Intel 13th/14th gen how to test for a bad core causing game crashes

keean_s
Here's how you can test your 13th or 14th gen CPU to see if it has a 'bad' core. This will use Windows Subsystem for Linux and a pre-built image of Gentoo to run an intensive compiler task to stress each p-core one at at time. Testing each p-core will take about 1 hour on a 14900k, however in my case the 'bad' cores fail pretty quickly.
 
 
Open PowerShell with admin permissions, you will need to adjust the paths for your windows login user.
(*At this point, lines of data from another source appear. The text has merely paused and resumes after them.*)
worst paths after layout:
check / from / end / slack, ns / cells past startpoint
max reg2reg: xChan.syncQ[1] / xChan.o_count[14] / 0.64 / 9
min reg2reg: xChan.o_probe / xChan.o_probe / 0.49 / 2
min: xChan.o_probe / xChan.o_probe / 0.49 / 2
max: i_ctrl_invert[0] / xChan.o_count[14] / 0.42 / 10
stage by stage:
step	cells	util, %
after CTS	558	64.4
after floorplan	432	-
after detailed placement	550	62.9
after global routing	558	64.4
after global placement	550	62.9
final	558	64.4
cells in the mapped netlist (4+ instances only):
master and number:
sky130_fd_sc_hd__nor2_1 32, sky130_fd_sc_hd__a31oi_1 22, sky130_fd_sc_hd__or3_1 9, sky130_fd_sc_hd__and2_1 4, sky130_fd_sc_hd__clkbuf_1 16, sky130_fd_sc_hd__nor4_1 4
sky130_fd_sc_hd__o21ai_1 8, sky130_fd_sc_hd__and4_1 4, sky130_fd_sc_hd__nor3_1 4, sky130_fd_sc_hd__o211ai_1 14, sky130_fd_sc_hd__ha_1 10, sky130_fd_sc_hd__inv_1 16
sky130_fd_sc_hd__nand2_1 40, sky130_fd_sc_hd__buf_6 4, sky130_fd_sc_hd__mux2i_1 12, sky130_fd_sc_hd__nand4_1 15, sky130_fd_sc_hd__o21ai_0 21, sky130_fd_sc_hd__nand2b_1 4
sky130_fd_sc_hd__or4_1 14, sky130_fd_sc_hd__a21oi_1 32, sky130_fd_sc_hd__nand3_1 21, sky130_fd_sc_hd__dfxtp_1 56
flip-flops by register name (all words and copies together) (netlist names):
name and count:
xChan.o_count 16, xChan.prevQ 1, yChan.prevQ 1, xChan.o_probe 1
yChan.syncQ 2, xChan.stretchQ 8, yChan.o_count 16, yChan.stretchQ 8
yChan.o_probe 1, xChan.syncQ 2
On my test machine it's "C:\Users\Admin" replace with yours.
 
Enable-WindowsOptionalFeature -Online -FeatureName Microsoft-Windows-Subsystem-Linux
Enable-WindowsOptionalFeature -Online -FeatureName VirtualMachinePlatform
wsl --set-default-version 2
wsl --import gentoo C:\Users\Admin\gentoo C:\Users\Admin\Downloads\stage3-amd64-systemd-20240421T170413Z.tar.xz --version 2
wsl -d gentoo -u root
 
Then open task manager, switch to details, find "vmmemWSL" and right-click "Set affinity" and uncheck "All Processors", and then check just two CPU at a time, for example CPUs 0 & 1
 
then in the WSL shell run:
 
emaint sync -a
 
To update the package repo. Then to run the test on the currently selected (with set affinity) p-core using three threads:
 
MAKEOPTS="-j3" emerge -1 gcc
 
This will fail at some point with an error, core dump, or just terminate the VM if there is a problem with the CPU core, or complete successfully if there is not.
 
You can try different pairs of CPU in the different p-cores:
 
0 & 1
2 & 3
4 & 5
6 & 7
8 & 9
10 & 11
12 & 13
14 & 15
 
to see which p-cores have a problem.
 
You can prove it is a CPU core problem, and not anything else in the system by running the compile without setting the affinity for comparison.
Link to comment
Share on other sites

Link to post
Share on other sites

I have been living under a rock, is this related to this?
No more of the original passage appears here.